The problem with this statement is when you flip it: “If he doesn’t get better we won’t be ok.” To me, this put an unbalanced amount of responsibility in Danny’s hands. And it got to the point (after a year or two) where I finally had the thoughts like: I need to be able to be ok NO MATTER WHAT. Whether we find him the right cocktail of meds, I need to figure out a way to be ok. If he never works again, I want to figure out a way to thrive as a working mother of 3.
The beautiful thing here is that my thoughts shifted from Danny and his actions to me. And guess who is in control of me? Me. Being willing to shift my thinking from him to me allowed me to get to where I am today.
So what about you? What are those circumstances in your life where you think: “If this changed I’d be happy.” “If he just did __ I wouldn’t be so annoyed with him.” Think about it my friends! This applies to all relationships! Even the one with ourselves. xxx
Our: What Worked & What Didn’t
Did all of these things help Danny? No. Did some of them? Yes, absolutely. Take home point, whatever works for you, do it. Danny believing that he would find something that works for him was the most important part of this process. And going after it.
Danny thinking he is responsible for Lindsay’s emotions did not work. Lindsay thinking Danny is responsible for her feelings did not work. Danny would try, in vain, to control things so Lindsay could be happy (so he could be happy). Lindsay would try to get Danny all the help in the world so things could go back to normal and she could be happy. All variations of this did not work. It SLOWED us down.

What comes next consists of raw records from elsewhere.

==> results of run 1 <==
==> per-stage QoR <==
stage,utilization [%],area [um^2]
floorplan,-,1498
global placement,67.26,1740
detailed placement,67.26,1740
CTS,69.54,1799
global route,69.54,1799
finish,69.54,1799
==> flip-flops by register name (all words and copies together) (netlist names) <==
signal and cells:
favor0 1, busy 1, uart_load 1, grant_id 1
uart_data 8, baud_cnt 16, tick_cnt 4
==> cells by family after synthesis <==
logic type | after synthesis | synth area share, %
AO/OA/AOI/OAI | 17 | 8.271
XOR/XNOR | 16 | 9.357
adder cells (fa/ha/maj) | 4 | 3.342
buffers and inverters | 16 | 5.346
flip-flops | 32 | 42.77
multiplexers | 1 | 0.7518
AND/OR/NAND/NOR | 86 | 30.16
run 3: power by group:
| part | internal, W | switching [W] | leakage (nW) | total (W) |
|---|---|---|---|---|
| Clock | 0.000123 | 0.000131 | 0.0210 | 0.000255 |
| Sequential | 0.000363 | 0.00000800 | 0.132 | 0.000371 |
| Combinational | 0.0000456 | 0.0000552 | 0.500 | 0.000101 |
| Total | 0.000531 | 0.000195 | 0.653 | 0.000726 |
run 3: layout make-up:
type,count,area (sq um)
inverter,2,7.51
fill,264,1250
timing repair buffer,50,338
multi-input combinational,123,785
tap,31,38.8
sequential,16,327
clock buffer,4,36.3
**config.mk**
```make
export PLATFORM = sky130hd
export DESIGN_NAME = demux1x4
export DESIGN_NICKNAME = d
export VERILOG_FILES = /design/src/rtl/demux1x4.sv
export SDC_FILE = /design/constraint.sdc
export NUM_CORES = 1
export LEC_CHECK = 0
export CORE_MARGIN = 10
export CORE_UTILIZATION = 49
export CTS_CLUSTER_SIZE = 8
export DETAILED_ROUTE_END_ITERATION = 6
export GPL_ROUTABILITY_DRIVEN = 0
export PLACE_DENSITY = 0.87
export SYNTH_ARGS = -nofsm -noshare
export SYNTH_HDL_FRONTEND = slang
export SYNTH_SLANG_ARGS = --single-unit
```
**constraint.sdc**
```tcl
create_clock -name clk -period 2.2 [get_ports clk]
set_clock_uncertainty 0.15 [all_clocks]
set_input_delay 0.33 -clock clk [delete_from_list [all_inputs] [get_ports clk]]
set_output_delay 0.33 -clock clk [all_outputs]
set_load 0.01 [all_outputs]
```
**config.mk**
```make
export PLATFORM = sky130hd
export DESIGN_NAME = memory_top
export DESIGN_NICKNAME = d
export VERILOG_FILES = /design/src/rtl/fabric_mem_pkg.sv /design/src/rtl/fabric_out_slot.sv /design/src/rtl/memory_top.sv
export SDC_FILE = /design/constraint.sdc
export NUM_CORES = 2
export LEC_CHECK = 0
export CAP_MARGIN = 30
export CORE_AREA = 2 2 487 441
export CTS_CLUSTER_DIAMETER = 120
export CTS_CLUSTER_SIZE = 25
export DETAILED_ROUTE_END_ITERATION = 8
export DIE_AREA = 0 0 489 443
export PLACE_DENSITY = 0.7
export SKIP_CTS_REPAIR_TIMING = 1
export SLEW_MARGIN = 20
export SYNTH_ARGS = -nofsm -noshare
export SYNTH_HDL_FRONTEND = slang
export SYNTH_SLANG_ARGS = --single-unit
```
**constraint.sdc**
```tcl
create_clock -name clk -period 1.95 [get_ports clk]
set_input_delay 0.39 -clock clk [delete_from_list [all_inputs] [get_ports clk]]
set_output_delay 0.39 -clock clk [all_outputs]
set_load 0.005 [all_outputs]
```
**src/rtl/fabric_mem_pkg.sv**
```systemverilog
// Shared constants for the fabric word memory tile.
// Error codes and default geometry.
package fabric_mem_pkg;

    localparam int DEFAULT_DEPTH      = 64;
    localparam int DEFAULT_DATA_WIDTH = 32;
    localparam int DEFAULT_ADDR_WIDTH = 64;

    localparam logic [15:0] ERR_NONE   = 16'h0000;
    localparam logic [15:0] ERR_LD_OOB = 16'h0001;
    localparam logic [15:0] ERR_ST_OOB = 16'h0002;

endpackage

```
**src/rtl/fabric_out_slot.sv**
```systemverilog
// One-entry output register for a valid/ready stream.
// Ports: push/push_data load the slot, free reports it can take a push
// this cycle, out_valid/out_ready/out_data form the downstream stream.
module fabric_out_slot #(
    parameter int W = 32
) (
    input  logic         clk,
    input  logic         rst_n,
    input  logic         push,
    input  logic [W-1:0] push_data,
    output logic         free,
    output logic         out_valid,
    input  logic         out_ready,
    output logic [W-1:0] out_data
);

    logic         valid_q, valid_d;
    logic [W-1:0] data_q, data_d;

    // Free when empty or when the held entry leaves on this edge.
    assign free      = !valid_q || out_ready;
    assign out_valid = valid_q;
    assign out_data  = data_q;

    always_comb begin
        valid_d = valid_q;
        data_d  = data_q;
        if (push) begin
            valid_d = 1'b1;
            data_d  = push_data;
        end else if (out_ready) begin
            valid_d = 1'b0;
        end
    end

    always_ff @(posedge clk or negedge rst_n) begin
        if (!rst_n) begin
            valid_q <= 1'b0;
            data_q  <= '0;
        end else begin
            valid_q <= valid_d;
            data_q  <= data_d;
        end
    end

endmodule

```
**src/rtl/memory_top.sv**
```systemverilog
// Word memory tile: load and store streams with completion tokens.
// Ports: ldaddr/staddr/stdata in, lddata/lddone/stdone out, sticky error.
module memory_top
    import fabric_mem_pkg::*;
#(
    parameter int DEPTH      = DEFAULT_DEPTH,
    parameter int DATA_WIDTH = DEFAULT_DATA_WIDTH,
    parameter int ADDR_WIDTH = DEFAULT_ADDR_WIDTH
) (
    input  logic                  clk,
    input  logic                  rst_n,
    input  logic                  ldaddr_valid,
    output logic                  ldaddr_ready,
    input  logic [ADDR_WIDTH-1:0] ldaddr_data,
    input  logic                  staddr_valid,
    output logic                  staddr_ready,
    input  logic [ADDR_WIDTH-1:0] staddr_data,
    input  logic                  stdata_valid,
    output logic                  stdata_ready,
    input  logic [DATA_WIDTH-1:0] stdata_data,
    output logic                  lddata_valid,
    input  logic                  lddata_ready,
    output logic [DATA_WIDTH-1:0] lddata_data,
    output logic                  lddone_valid,
    input  logic                  lddone_ready,
    output logic [0:0]            lddone_data,
    output logic                  stdone_valid,
    input  logic                  stdone_ready,
    output logic [0:0]            stdone_data,
    output logic                  error_valid,
    output logic [15:0]           error_code
);

    localparam int IDX_W = (DEPTH > 1) ? $clog2(DEPTH) : 1;

    logic [DATA_WIDTH-1:0] mem_q [DEPTH];
    logic [DATA_WIDTH-1:0] mem_d [DEPTH];
    logic                  err_valid_q, err_valid_d;
    logic [15:0]           err_code_q, err_code_d;

    logic                  lddata_free, lddone_free, stdone_free;
    logic                  ld_fire, st_fire;
    logic                  ld_in_range, st_in_range;
    logic [IDX_W-1:0]      ld_idx, st_idx;
    logic [DATA_WIDTH-1:0] rd_data;

    // Full-width compare so high address bits cannot alias into range.
    assign ld_in_range = ldaddr_data < ADDR_WIDTH'(DEPTH);
    assign st_in_range = staddr_data < ADDR_WIDTH'(DEPTH);
    assign ld_idx      = ldaddr_data[IDX_W-1:0];
    assign st_idx      = staddr_data[IDX_W-1:0];

    assign ldaddr_ready = lddata_free && lddone_free;
    assign staddr_ready = stdone_free;
    assign stdata_ready = stdone_free;

    assign ld_fire = ldaddr_valid && ldaddr_ready;
    // A store needs both halves; neither stream advances alone.
    assign st_fire = staddr_valid && stdata_valid && stdone_free;

    // Reads come from the registered array, so a same-edge store is
    // not visible to the load (read-first).
    assign rd_data = ld_in_range ? mem_q[ld_idx] : '0;

    always_comb begin
        mem_d = mem_q;
        if (st_fire && st_in_range) begin
            mem_d[st_idx] = stdata_data;
        end
    end

    always_comb begin
        err_valid_d = err_valid_q;
        err_code_d  = err_code_q;
        if (!err_valid_q) begin
            if (ld_fire && !ld_in_range) begin
                err_valid_d = 1'b1;
                err_code_d  = ERR_LD_OOB;
            end else if (st_fire && !st_in_range) begin
                err_valid_d = 1'b1;
                err_code_d  = ERR_ST_OOB;
            end
        end
    end

    always_ff @(posedge clk or negedge rst_n) begin
        if (!rst_n) begin
            for (int i = 0; i < DEPTH; i++) begin
                mem_q[i] <= '0;
            end
            err_valid_q <= 1'b0;
            err_code_q  <= ERR_NONE;
        end else begin
            mem_q       <= mem_d;
            err_valid_q <= err_valid_d;
            err_code_q  <= err_code_d;
        end
    end

    assign error_valid = err_valid_q;
    assign error_code  = err_code_q;

    fabric_out_slot #(.W(DATA_WIDTH)) u_lddata (
        .clk       (clk),
        .rst_n     (rst_n),
        .push      (ld_fire),
        .push_data (rd_data),
        .free      (lddata_free),
        .out_valid (lddata_valid),
        .out_ready (lddata_ready),
        .out_data  (lddata_data)
    );

    fabric_out_slot #(.W(1)) u_lddone (
        .clk       (clk),
        .rst_n     (rst_n),
        .push      (ld_fire),
        .push_data (1'b0),
        .free      (lddone_free),
        .out_valid (lddone_valid),
        .out_ready (lddone_ready),
        .out_data  (lddone_data)
    );

    fabric_out_slot #(.W(1)) u_stdone (
        .clk       (clk),
        .rst_n     (rst_n),
        .push      (st_fire),
        .push_data (1'b0),
        .free      (stdone_free),
        .out_valid (stdone_valid),
        .out_ready (stdone_ready),
        .out_data  (stdone_data)
    );

endmodule

```
==> impl_results.md <==
- Number of synthesized flops with an enable pin: 0
- Hold crit path type: primary input to flop
- Setup crit start: staddr_data[46]
- Top post-synthesis cells by area: dfrtp_1 (55%), mux2_2 (24%), mux4_2 (13%), clkbuf_1 (1.1%), buf_2 (1.1%)
- P&R area growth vs syn: 16.7%
- Share of layout cells above drive strength 1: 0.573
- DRC Markers: 0
- Minimum clock period after layout: 2.28 ns
- Placed Area: around 110000 µm²
- Ys flop type: dfrtp_1
- Critical Path, Cell by Cell: dlymetal6s2s_1, nor4_2, nand4_1, buf_4, nor4_4, buf_6, buf_12, nand4_1, buf_12, nor2_4, buf_12, buf_12, mux2_2
- # rows: roughly 160
- TritonCTS clock tree: yes
- Die footprint: 217000 µm²
- Slowest-stage cell, CP: mux2_2
- Leakage power figure: between 50 and 60 nW
- HPWL after DPL: around 190000 µm
- Finished Core Util: 0.521
- Period utilization: 1.17
- Logic pwr share: 0.072
- Endpoints failing setup: 2107
- Hold Crit Start: stdata_data[16]
- Yosys cell types: between 50 and 60
- Most common cell in the netlist: dfrtp_1
- Initial Utilization: 0.447
- Synth area leader: dfrtp_1
- Final Skew: about 0.044 ns
- Synth warnings: 0
- Core area: roughly 210000 µm²
- Pin count of the biggest net entering global routing: around 110
- Port Buf Inserts: approximately 210
- Most numerous cell on the critical path: buf_12
- Worst-Skew Late Latency: roughly 0.79 ns
- Switching fraction of total power: 0.241
- RR Endpoint: mem_q[1926]$_DFFE_PN0P_
- Num ports: 225
- Met1 Use GR: 0.369
- H-tree Lvls: 3
- Psw: roughly 17 mW
- RSZ-0062 raised after global routing: yes
- Vias in the first global route: 57625
- Worst vdd rail ir drop: between 0.7 and 0.8 mV
- Hold Slack: 0.0894 ns
- Met2 Use GR: 0.398
- Final Hold Fails: 0
- Status: finished, violations left
- Clock Tree Buf Depth: 3
- Final nets: approximately 6500
- Maxcap violations: 0
- Gp weighted congestion: roughly 0.87
- Post-detailed-route via-to-cell ratio: slightly above 6
- Clk root buf: clkbuf_16
- Cells after Synth: roughly 5900
- All-layer global routing usage: 0.255
- Worst Path Max Fanout: 12
- Clock power frac: 0.322
- Met3 Usage GRT: 0.0485
- Synth Register Bits: roughly 2100
- First-pass GRT wire length: just over 400000 µm
- DRT iter0 DRCs: 5510
- Die Height: ~440 µm
- Drt first pass iters: 5
- Post-Route WL: between 200000 and 300000 µm
- Pint: ~54 mW
- Critical Path AT: a little under 3 ns
- Setup TNS: -385.92 ns
- R2r setup slk: -0.25 ns
- Wire per inst: between 30 and 40 µm
- Sink Count: 2086
- Least-Margin Pin Slew: approximately 0.84 ns
- Failing checks: negative setup slack
- Post-Synthesis Cell Area: around 95000 µm²
- CP Launch Type: primary input
- Seq pwr share: 0.606
- Critical Path RT: roughly 2.6 ns
- Max incr delay on CP: 0.36 ns
- Synth top cells by count: dfrtp_1 (2086), mux2_2 (2036), mux4_2 (559)
- Via count: 56199
- Initial antenna violation count: 8
- Max Fclk: 0.439 GHz
- Post-route cell area: 111000 µm²
- Slew Limit Headroom: 0.436
- Busiest grt layer: met2
- Fin worst setup slack: -0.326 ns
- Post-synthesis sequential area ratio: 0.551
- Top cell type's share of synthesized area: 0.551
- DRT antenna net count: 0
- Post-Syn Area per Cell: between 15 and 20 µm²
- Pwr Density: between 600 and 700 nW/µm²
- Reg2Reg Launch Point: u_stdone.out_valid$_DFFE_PN0P_
- Critical Path End: mem_q[1926]$_DFFE_PN0P_
- Die width: 489 µm
- Synth async-reset ratio: 1.00
- Tot Pwr: 71.4 mW
- Crit Path Class: primary input to flop
- Worst-path clk slew: around 0.1 ns
- GRT overflow: 0
- Pins over their slew limit: 0
- Reg2Reg Depth: 9
- Critical path endpoint category: flop
- CTS Buf Count: 94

So what works then? It works when Danny makes himself responsible for his own thoughts/feelings and not for Lindsay’s. It works when Lindsay makes herself responsible for her own thoughts/feelings and not for Danny’s. This is an on-going practice. We remove incentive to control each other (in order to feel better ourselves). And we get to work on owning our own stuff. Incredibly freeing. Has helped everything about our relationship with each other and ourselves.